Despite being able to savor key appellate court wins in California, consumers around the country are still losing many of their efforts to hold Amazon and other e-commerce giants liable for the products sold on their websites. Two recent cases, Wallace v. Tri-State Assembly, LLC, 201 A.D.3d 65 (N.Y. App. Div. 2021) and Skaggs v. Amazon.com, Inc., 2020-1089 (La. App. 1 Cir. 12/15/21), illustrate this.
Sadly, the now all-too-familiar facts in Skaggs mirror those in several other cases against Amazon, including the successful appeal in Bolger v. Amazon, 53 Cal.App.5th 431 (2020). In Skaggs, as in Bolger, the plaintiff bought a replacement laptop battery on Amazon and the battery exploded while she was using the laptop, badly burning her and her apartment. She was hospitalized for ten days.
She later sued Amazon, among other defendants, arguing Amazon was the seller of the battery under the Louisiana Products Liability Act (“LPLA”) and also that Amazon was negligent and grossly negligent in its sale of the product. Amazon prevailed on summary judgment, arguing it was neither the manufacturer nor seller and had no duty to warn.
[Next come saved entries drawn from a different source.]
### config.mk
export PLATFORM = sky130hd
export DESIGN_NAME = multicycle_controller
export DESIGN_NICKNAME = d
export VERILOG_FILES = /design/src/rtl/mc_defs.sv /design/src/rtl/cond_unit.sv /design/src/rtl/multicycle_controller.sv
export SDC_FILE = /design/constraint.sdc
export NUM_CORES = 1
export LEC_CHECK = 0
export ABC_AREA = 0
export BUFFER_PORTS_ARGS = -buffer_cell sky130_fd_sc_hd__buf_4
export CAP_MARGIN = 20
export CELL_PAD_IN_SITES_DETAIL_PLACEMENT = 1
export CELL_PAD_IN_SITES_GLOBAL_PLACEMENT = 1
export CORE_MARGIN = 2
export CORE_UTILIZATION = 27
export CTS_CLUSTER_SIZE = 30
export DETAILED_ROUTE_END_ITERATION = 10
export PLACE_DENSITY_LB_ADDON = 0.2
export SYNTH_ARGS = -nofsm -noshare
export SYNTH_HDL_FRONTEND = slang
export SYNTH_SLANG_ARGS = --single-unit
### constraint.sdc
create_clock -name clk -period 2.3 [get_ports clk]
set_input_delay 0.345 -clock clk [delete_from_list [all_inputs] [get_ports clk]]
set_output_delay 0.345 -clock clk [all_outputs]
set_load 0.01 [all_outputs]
### src/rtl/mc_defs.sv
// Shared encodings for the multicycle controller: FSM states, datapath mux selects,
// ALU operations and ARM condition codes.
package mc_defs;

    localparam logic [3:0] StFetch    = 4'd0;
    localparam logic [3:0] StDecode   = 4'd1;
    localparam logic [3:0] StMemAdr   = 4'd2;
    localparam logic [3:0] StMemRead  = 4'd3;
    localparam logic [3:0] StMemWb    = 4'd4;
    localparam logic [3:0] StMemWrite = 4'd5;
    localparam logic [3:0] StExecR    = 4'd6;
    localparam logic [3:0] StExecI    = 4'd7;
    localparam logic [3:0] StAluWb    = 4'd8;
    localparam logic [3:0] StBranch   = 4'd9;

    localparam logic [2:0] AluAdd = 3'b000;
    localparam logic [2:0] AluSub = 3'b001;
    localparam logic [2:0] AluAnd = 3'b010;
    localparam logic [2:0] AluOrr = 3'b011;

    localparam logic [1:0] SrcBReg  = 2'b00;
    localparam logic [1:0] SrcBImm  = 2'b01;
    localparam logic [1:0] SrcBFour = 2'b10;

    localparam logic [1:0] ResAluOut = 2'b00;
    localparam logic [1:0] ResData   = 2'b01;
    localparam logic [1:0] ResAlu    = 2'b10;

    localparam logic [3:0] CondEq = 4'b0000;
    localparam logic [3:0] CondNe = 4'b0001;
    localparam logic [3:0] CondCs = 4'b0010;
    localparam logic [3:0] CondCc = 4'b0011;
    localparam logic [3:0] CondMi = 4'b0100;
    localparam logic [3:0] CondPl = 4'b0101;
    localparam logic [3:0] CondVs = 4'b0110;
    localparam logic [3:0] CondVc = 4'b0111;
    localparam logic [3:0] CondHi = 4'b1000;
    localparam logic [3:0] CondLs = 4'b1001;
    localparam logic [3:0] CondGe = 4'b1010;
    localparam logic [3:0] CondLt = 4'b1011;
    localparam logic [3:0] CondGt = 4'b1100;
    localparam logic [3:0] CondLe = 4'b1101;
    localparam logic [3:0] CondAl = 4'b1110;

endpackage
The Court of Appeal of Louisiana affirmed the summary judgment, finding Amazon was not a “seller” under Louisiana law. the LPLA defines a “seller” as “a person or entity who is not a manufacturer and who is in the business of conveying title to or possession of a product to another person or entity in exchange for anything of value.” LSA-R.S. 9:2800.53(2). And, since the battery was not sold through the “Fulfillment by Amazon” program, meaning Amazon never had possession of it, the court concluded: “[W]e cannot say that Amazon is in the business of conveying title to or possession of a product to another person or entity in exchange for anything of value, as the battery was shipped directly to [the plaintiff] from [the third party vendor] and Amazon never had the title to or possession of the battery sold.” The court also rejected an argument that Amazon was liable under a negligent undertaking claim for its failure to provide post-sale warnings about the battery.
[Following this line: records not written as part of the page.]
<file path="config.mk">
export PLATFORM = sky130hd
export DESIGN_NAME = phase_inverter_sequencer
export DESIGN_NICKNAME = d
export VERILOG_FILES = /design/src/rtl/phase_ctrl_pkg.sv /design/src/rtl/dead_time_counter.sv /design/src/rtl/phase_inverter_sequencer.sv
export SDC_FILE = /design/constraint.sdc
export NUM_CORES = 1
export LEC_CHECK = 0
export CAP_MARGIN = 0
export CORE_MARGIN = 4
export CORE_UTILIZATION = 41
export DETAILED_ROUTE_END_ITERATION = 12
export HOLD_SLACK_MARGIN = 0.1
export PLACE_DENSITY = 0.77
export SLEW_MARGIN = 30
export SYNTH_ARGS = -nofsm -noshare
export SYNTH_HDL_FRONTEND = slang
export SYNTH_SLANG_ARGS = --single-unit
export TNS_END_PERCENT = 20
</file>
<file path="constraint.sdc">
create_clock -name wb_clk_i -period 2.4 [get_ports wb_clk_i]
set_input_delay 0.48 -clock wb_clk_i [delete_from_list [all_inputs] [get_ports wb_clk_i]]
set_output_delay 0.48 -clock wb_clk_i [all_outputs]
set_load 0.02 [all_outputs]
</file>
<file path="src/rtl/phase_ctrl_pkg.sv">
// Shared definitions for the phase inverter sequencer family.
// State encodings and default widths used by the rail sequencers.
package phase_ctrl_pkg;

    localparam logic [0:0] ST_IDLE = 1'b0;
    localparam logic [0:0] ST_DEAD = 1'b1;

    localparam int WIDTH_DEF = 10;
    localparam int DT_W_DEF  = 8;
    localparam int CNT_W_DEF = 16;

endpackage

</file>
<file path="src/rtl/dead_time_counter.sv">
// Load/decrement down-counter with zero flag for dead-time sequencing.
// Ports: clk, rst (sync, active-high), load/load_val, dec, zero.
module dead_time_counter #(
    parameter int W = 8
) (
    input  logic         clk,
    input  logic         rst,
    input  logic         load,
    input  logic         dec,
    input  logic [W-1:0] load_val,
    output logic         zero
);

    logic [W-1:0] count_q;

    always_ff @(posedge clk) begin
        if (rst) begin
            count_q <= '0;
        end else if (load) begin
            count_q <= load_val;
        end else if (dec && (count_q != '0)) begin
            // Saturate at zero so a stray dec can never wrap the counter.
            count_q <= count_q - W'(1);
        end
    end

    assign zero = (count_q == '0);

endmodule

</file>
<file path="src/rtl/phase_inverter_sequencer.sv">
// Sequences a complementary rail pair: plus first, minus after a dead time.
// Ports: wb_clk_i/wb_rst_i, enable, dead_cycles, in_valid/in_data/in_ready,
//        out_plus/out_minus, plus_strobe/minus_strobe, busy, sample_count.
module phase_inverter_sequencer
    import phase_ctrl_pkg::*;
#(
    parameter int WIDTH = WIDTH_DEF,
    parameter int DT_W  = DT_W_DEF,
    parameter int CNT_W = CNT_W_DEF
) (
`ifdef USE_POWER_PINS
    inout  wire              vdd,
    inout  wire              vss,
`endif
    input  logic             wb_clk_i,
    input  logic             wb_rst_i,
    input  logic             enable,
    input  logic [DT_W-1:0]  dead_cycles,
    input  logic             in_valid,
    input  logic [WIDTH-1:0] in_data,
    output logic             in_ready,
    output logic [WIDTH-1:0] out_plus,
    output logic [WIDTH-1:0] out_minus,
    output logic             plus_strobe,
    output logic             minus_strobe,
    output logic             busy,
    output logic [CNT_W-1:0] sample_count
);

    logic [0:0]       state_q;
    logic [WIDTH-1:0] data_q;
    logic             dt_zero;
    logic             accept;
    logic             finish;
    logic             dt_dec;

    assign in_ready = (state_q == ST_IDLE) && enable && !wb_rst_i;
    assign accept   = in_ready && in_valid;
    assign finish   = (state_q == ST_DEAD) && dt_zero;
    assign dt_dec   = (state_q == ST_DEAD) && !dt_zero;
    assign busy     = (state_q == ST_DEAD);

    // The dead count is captured at accept; later dead_cycles edits are
    // invisible until the next sample.
    dead_time_counter #(
        .W(DT_W)
    ) u_dt (
        .clk      (wb_clk_i),
        .rst      (wb_rst_i),
        .load     (accept),
        .dec      (dt_dec),
        .load_val (dead_cycles),
        .zero     (dt_zero)
    );

    always_ff @(posedge wb_clk_i) begin
        if (wb_rst_i) begin
            state_q      <= ST_IDLE;
            data_q       <= '0;
            out_plus     <= '0;
            out_minus    <= '0;
            plus_strobe  <= 1'b0;
            minus_strobe <= 1'b0;
            sample_count <= '0;
        end else begin
            plus_strobe  <= accept;
            minus_strobe <= finish;
            // accept only happens in IDLE and finish only in DEAD, so the
            // two rails can never be written on the same edge.
            if (accept) begin
                state_q  <= ST_DEAD;
                data_q   <= in_data;
                out_plus <= in_data;
            end else if (finish) begin
                state_q      <= ST_IDLE;
                out_minus    <= ~data_q;
                sample_count <= sample_count + CNT_W'(1);
            end
        end
    end

endmodule
</file>
==> impl_metrics.json <==
{
  "synth_edf_count": 0,
  "pwr-share-seq_pct": 53.1,
  "wl_per_cell_um": 13.6,
  "syn_area_um2": 1980,
  "holdBufCountCts": 0,
  "fin_area_um2": 2790,
  "path_cells": "inv_1 -> ha_1 -> or4b_4 -> or4_4 -> or4_1 -> a21oi_1",
  "routed_wl_mm": 4.90,
  "numCtsBuffers": 5,
  "clock_sinks": 47,
  "die_h_um": 77.5,
  "cp.arrival_ns": 2.54,
  "drt_iter0_markers": 102,
  "synth_most_common_cell": "dfxtp_1",
  "slew_headroom_pct": 67.9,
  "synthTopCellsByCount": "47 x dfxtp_1, 30 x a21oi_1, 29 x nor2_1",
  "grt_max_degree": 48,
  "yosysUniqueCellTypes": 32,
  "vias_per_cell": 5.27,
  "tns_ns": 0,
  "grt_setup_unrepaired": "no",
  "switchingPower_uw": 413,
  "start_util_pct": 42.2,
  "hold_violations": 0,
  "portBuffers": 61,
  "slowest_delay_ns": 0.60,
  "drc": 0,
  "final_cells": 360,
  "timing.final.crit_share_pct": 96.1,
  "antenna_cells": 0,
  "synth_top_area_cell": "dfxtp_1",
  "gp_congestion": 0.796,
  "grt.total_usage_pct": 16.8,
  "dieWidth_um": 77.5,
  "hold_class": "register to register",
  "postSynth.asyncResetShare_pct": 0,
  "p_per_area_nw_per_um2": 559,
  "slew_violations": 0,
  "grt_antenna_before_repair": 0,
  "ios": 62,
  "outcome": "complete, no violations",
  "path_max_fanout": 7,
  "peakVddDrop_uv": 364,
  "seq_area_frac_synth_pct": 47.6,
  "power.clock.fraction_pct": 29.0,
  "clock_skew_ns": 0.00158,
  "required_ns": 2.63,
  "drt_pass1_iterations": 4,
  "synth_fp_nets": 264,
  "dp_slack_ns": 0.000398,
  "fin_crit_ns": 2.31,
  "num_vias": 1896,
  "num_rows": 25,
  "crit_path_start_kind": "register",
  "layout_setup_ws_ns": 0.0926,
  "dpl_cell_area_um2": 2700,
  "hold_slack_ns": 0.478,
  "leakage_nw": 0.970,
  "layout.nets": 330,
  "synth.area.top_cells": "dfxtp_1 48%, a21oi_1 7.6%, nor2_1 5.5%",
  "worst_path_max_delay_cell": "or4_4",
  "max_cap_violations": 0,
  "dp_cells": 352,
  "htree_levels": 2,
  "grt_pass1_vias": 1872,
  "synth-seq-cells": 47,
  "p_int_mw": 1.15,
  "dieArea_um2": 6000,
  "clk_latency_ns": 0.29,
  "cts_tree": "built",
  "worstSetupPathType": "register to register",
  "switching_share_pct": 26.5,
  "dp_hpwl_mm": 3.55,
  "syn_inst": 239,
  "fmax_ghz": 0.433,
  "synth.yosys.warnings": 0,
  "synth_area_per_cell_um2": 8.28,
  "gr-total-overflow": 0,
  "cts_buffer_depth": 2,
  "setup_viol": 0,
  "worstMarginPinSlew_ns": 0.481,
  "antenna_left": 0,
  "ys.flop_type": "dfxtp_1",
  "root_buffer": "clkbuf_8",
  "power_mw": 1.56,
  "drive_gt1_share_pct": 7.84,
  "setup.worst_path.end_class": "register",
  "cts_setup_buffers": 0,
  "areaGrowthSynthToFinish_pct": 41.1,
  "pwr-share-comb_pct": 17.9,
  "fin_util_pct": 59.5,
  "synth.top_cell.area_share_pct": 47.6,
  "clk_pin_slew_ns": 0.08,
  "core_area_um2": 4690,
  "grt_first_pass_wirelength_mm": 8.34
}
==> power groups by stage <==
stage	sequential, mW	clock [mW]	combinational [mW]
after global placement	0.846	0	0.267
after detailed placement	0.847	0	0.273
after global routing	0.833	0.498	0.305
after floorplan	0.866	0	0.123
after CTS	0.828	0.465	0.275
final	0.829	0.453	0.278
==> area by class of cell <==
type	count	area (µm²)
inverters	8	30.0
fillers	450	1900
flip-flops and latches	47	941
clock buffers	7	76.3
well taps	54	67.6
multi-input cells	168	955
clock inverters	1	5.00
repair buffers	75	716
==> cells in the final DEF, fill, tap and decap left out, types with 4 or more instances in the layout <==
cell | netlist | layout
a211oi_1 | 5 | 5
a21oi_1 | 30 | 30
buf_4 | 0 | 14
clkbuf_8 | 0 | 5
clkdlybuf4s50_1 | 0 | 61
dfxtp_1 | 47 | 47
inv_1 | 8 | 8
nand2_1 | 26 | 26
nand3_1 | 7 | 7
nand4_1 | 4 | 4
nor2_1 | 29 | 29
nor3_1 | 15 | 15
nor4_1 | 4 | 4
o21ai_0 | 7 | 7
or3_1 | 7 | 7
xnor2_1 | 7 | 7
xor2_1 | 4 | 4
==> final timing paths <==
path / start / end / slack, ns / depth (start not counted)
setup / recovery: u_dt.count_q[1] / sample_count[15] / 0.09 / 6
setup reg to reg: u_dt.count_q[1] / sample_count[15] / 0.09 / 6
hold / removal: data_q[6] / data_q[6] / 0.48 / 2
hold reg to reg: data_q[6] / data_q[6] / 0.48 / 2
==> per-layer routing <==
layer | global-route usage [%] | up-vias | wire, µm
li1 | - | 962 | -
met1 | 20.1 | 868 | 2190
met2 | 29.5 | 62 | 2330
met3 | 5.22 | 4 | 338
met4 | 3.38 | 0 | 31
met5 | 0 | - | 0
==> timing repair <==
action | CTS | global route
setup endpoints to repair | 1 | 5
endpoints found under the hold margin | 0 | 0
resized for setup | 1 | 2
==> sequential cells by signal, indices dropped and copies added, names as in the netlist <==
| signal | cells |
|---|---|
| busy | 1 |
| data_q | 10 |
| minus_strobe | 1 |
| out_minus | 10 |
| plus_strobe | 1 |
| sample_count | 16 |
| u_dt.count_q | 8 |
==> logic make-up (layout without fill, tap and decap cells) <==
group                    Yosys count  after routing  share of synthesized area, %
XOR/XNOR                          11             11                          4.87
flip-flops                        47             47                          47.6
AO/OA/AOI/OAI                     48             48                          14.0
AND/OR/NAND/NOR                  104            104                          25.9
adder cells (fa/ha/maj)            3              3                          1.90
multiplexers                       2              2                          1.01
buffers and inverters             24             91                          4.74
==> worst max-delay path: cells and delay by family (launching register included) <==
| kind | cells | cell delay, ns |
|---|---|---|
| adder cells (fa/ha/maj) | 1 | 0.16 |
| AO/OA/AOI/OAI | 1 | 0.14 |
| buffers and inverters | 1 | 0.10 |
| AND/OR/NAND/NOR | 3 | 1.51 |
| flip-flops | 1 | 0.33 |
Power figures use the tool's default switching activity.
==> edit (config.mk and constraints unchanged) <==
`CNT_W_DEF`: 16 -> 32.
--- a/src/rtl/phase_ctrl_pkg.sv
+++ b/src/rtl/phase_ctrl_pkg.sv
@@ -7,7 +7,7 @@
 
     localparam int WIDTH_DEF = 10;
     localparam int DT_W_DEF  = 8;
-    localparam int CNT_W_DEF = 16;
+    localparam int CNT_W_DEF = 32;
 
 endpackage
 
Interface: changed (resized sample_count); port bits go from 62 to 78. The function was not compared with the original's and may differ.
==> edit against the original RTL <==
First-iteration DRC count up 82%. Fmax down 0.36%. Wire length rose by 54%. Critical path depth is the same. Synthesized cell count up 43%. Total power is 52% higher. Sequential cell count increased by 16. Final area grew 43%. Setup slack worse by 8.3 ps. Die area grew 40%. Hold slack lost 26 ps. Area after synthesis is 45% higher. Final cell count up 45%. Critical path type unchanged. Largest cell class unchanged.
==> edit: results (changes against the original RTL) <==
----------------------------------------------------
[Run status]
  Status ... finished, final reports clean

[Cells and area]
  Most frequent standard cell in the layout excluding fill and tap cells ... clkdlybuf4s50_1
  Net count, final ... 447 (+35%)
  Share of final-layout standard cells stronger than drive strength 1 ... 0.115 (+0.0363)
  # fillers ... 625 (+39%)
  Largest regs ... sample_count: 32 flops, data_q: 10 flops, out_minus: 10 flops

[Place]
  Number of input and output port buffers inserted ... 77 (+26%)
  DP HPWL ... 5100 microns (+44%)
  Final weighted congestion in routability-driven placement ... 0.781 (-1.9%)

[Power and ir drop]
  Leakage power figure ... 1.30 nW (+34%)
  Peak VDD IR ... 0.000435 V (+19%)
  Power per unit of standard cell area ... 594 nW/um^2 (+6.3%)

[CTS]
  Number of H-tree levels ... 3 (+1)
  Post-CTS repair timing setup buffer count ... 0 (unchanged)
  Clk Tree Root Cell ... clkbuf_8
  Clock insertion delay at the later pin of the skew report ... 340 ps (+50 ps)
  Clock buffers created by TritonCTS ... 9 (+4)
  Clock Tree Buf Depth ... 2 (unchanged)

[Synthesis]
  Most repeated cell in the gate-level netlist after synthesis ... dfxtp_1
  Post-synth top cells ... 63 x dfxtp_1, 45 x a21oi_1, 43 x nand2_1
  Async set or reset register ratio after synthesis ... 0 (unchanged)
  Number of unique standard cell types used by synthesis ... 37 (+16%)
  Share of the yosys chip area belonging to registers ... 0.440 (-0.0353)
  Nets in the synthesized netlist ... 367 (+39%)
  Top cells by area in the synthesized netlist ... dfxtp_1 44%, a21oi_1 7.9%, nand2_1 5.6%

[GRT]
  Pin count of the biggest net entering global routing ... 69 (+44%)
  Antenna violations before repair ... 0 (unchanged)
  Combined global-route utilization of all metal layers ... 0.182 (+0.0141)
  Global-route wire length before repair ... 12500 microns (+50%)
  Number of global-route vias before repair ... 2729 (+46%)

[Min path]
  Hold path startpoint ... out_minus[6]
  Hold Path Sink ... out_minus[6]
  Depth of the worst hold-timing path ... 2 (unchanged)

[Critical path]
  Critical path's top delay family ... simple AND/OR/NAND/NOR gates
  Worst R2R End ... sample_count[22]
  Slowest stage cell on the critical path ... or4_4
  Signal arrival time at the worst endpoint ... 2590 ps (+50 ps)
  Reg-to-Reg Start ... u_dt.count_q[0]
  Maximum single-stage delay on the critical path ... slightly above 600 ps

[Routing]
  Via count ... 2845 (+50%)
  Initial detailed-routing violation count ... 186 (+82%)
  Sum of routed wire length over all layers ... 7540 microns (+54%)

[STA]
  Pin slew with the least headroom to its limit ... 733 ps (+252 ps)
  Setup skew after layout ... 9.41 ps (+7.83 ps)
  Setup-violating endpoint count in the final report ... 0 (unchanged)
  Fin Hold WS ... 451 ps (-26.2 ps)

----------------------------------------------------
-- edit: metrics by stage --
stage,power (W),area [sq um],setup TNS (ps),instances,worst slack (ps)
final,0.00238,4000,0,523,84.3
after global routing,0.00247,4000,-3.64,523,-2.88
after CTS,0.00240,3970,0,522,15.4
after detailed placement,0.00137,3730,-35.2,505,-16.1
after global placement,0.00136,3730,0,505,52.3
after floorplan,0.00125,2860,0,342,57.9
-- edit: layer usage --
layer | global-route usage | wire length, microns
met2 | 0.299 | 3550
met4 | 0.0779 | 140
met3 | 0.0663 | 670
met5 | 0 | 0
met1 | 0.212 | 3180
-- edit: repair_timing --
item                                    4_1_cts  5_1_grt
resized for setup                             2       10
endpoints found under the setup margin        7       12
hold endpoints to repair                      0        0
pin swaps                                     1        5
cloned                                        1        1
-- edit: power breakdown --
group | internal, W | switching [W] | leakage (nW)
sequential | 0.00107 | 0.0000237 | 0.510
clock | 0.000585 | 0.000431 | 0.105
combinational | 0.000125 | 0.000139 | 0.688
-- edit: worst min-delay path, stage by stage, from the launching register on --
cell and delay (ps):
dfxtp_1 310, nand2_1 50, a21oi_1 50
-- edit: cell type report --
type                            instances  share of cell area
Multi-Input combinational cell        251               0.380
Inverter                               11              0.0103
Timing Repair Buffer                   86               0.208
Clock buffer                            9              0.0310
Clock inverter                          7              0.0244
Sequential cell                        63               0.316
Tap cell                               96              0.0300
-- edit: worst max-delay path by stage --
| stage | from | to | slack [ps] | cells past startpoint |
|---|---|---|---|---|
| 2_1_floorplan | u_dt.count_q[0] | sample_count[15] | 60 | 8 |
| 3_3_place_gp | u_dt.count_q[0] | sample_count[19] | 50 | 6 |
| 3_5_place_dp | u_dt.count_q[0] | sample_count[25] | -20 | 6 |
| 4_1_cts | u_dt.count_q[0] | sample_count[25] | 20 | 6 |
| 5_1_grt | u_dt.count_q[0] | sample_count[23] | -3 | 6 |
| 6_report | u_dt.count_q[0] | sample_count[22] | 80 | 6 |
-- edit: logic make-up after synthesis --
| logic type | after synthesis | share of synthesized area |
|---|---|---|
| multiplexers | 9 | 0.0345 |
| flip-flops | 63 | 0.440 |
| XOR/XNOR | 6 | 0.0183 |
| adder cells (fa/ha/maj) | 3 | 0.0131 |
| AO/OA/AOI/OAI | 80 | 0.165 |
| AND/OR/NAND/NOR | 151 | 0.284 |
| buffers and inverters | 30 | 0.0450 |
In Wallace, the plaintiff was hurt when the handlebars of an electric bicycle he was riding came loose and he crashed. The bicycle was sold on Amazon by third-party vendor Eshion, a company that was unreachable, and assembled by a company that had no insurance. The plaintiff thus brought negligence and breach of the implied warranties of fitness and merchantability against Amazon. It is unclear why strict product liability claims were not pursued.
Amazon again prevailed on summary judgment and that holding was affirmed. The warranty claims were unsuccessful because under the U.C.C. implied warranties only extend to sellers and Amazon “submitted sufficient documentary evidence and unrefuted affidavits from its representatives to establish prima facie that it did not sell, manufacture, distribute or assemble the bicycle.” The Wallace court distinguished Bolger on the basis that Bolger involved strict liability claims and the plaintiff in Wallace did not allege that as a theory of recovery. As noted earlier, the decision does not explain why that theory was not pursued.
Both of these decisions show the fight to hold e-commerce platform accountable for the damage they cause is only just beginning. Some states may be hamstrung by outdated legislation, but several are not and getting victories in those states will be key to tipping the scale in the right direction.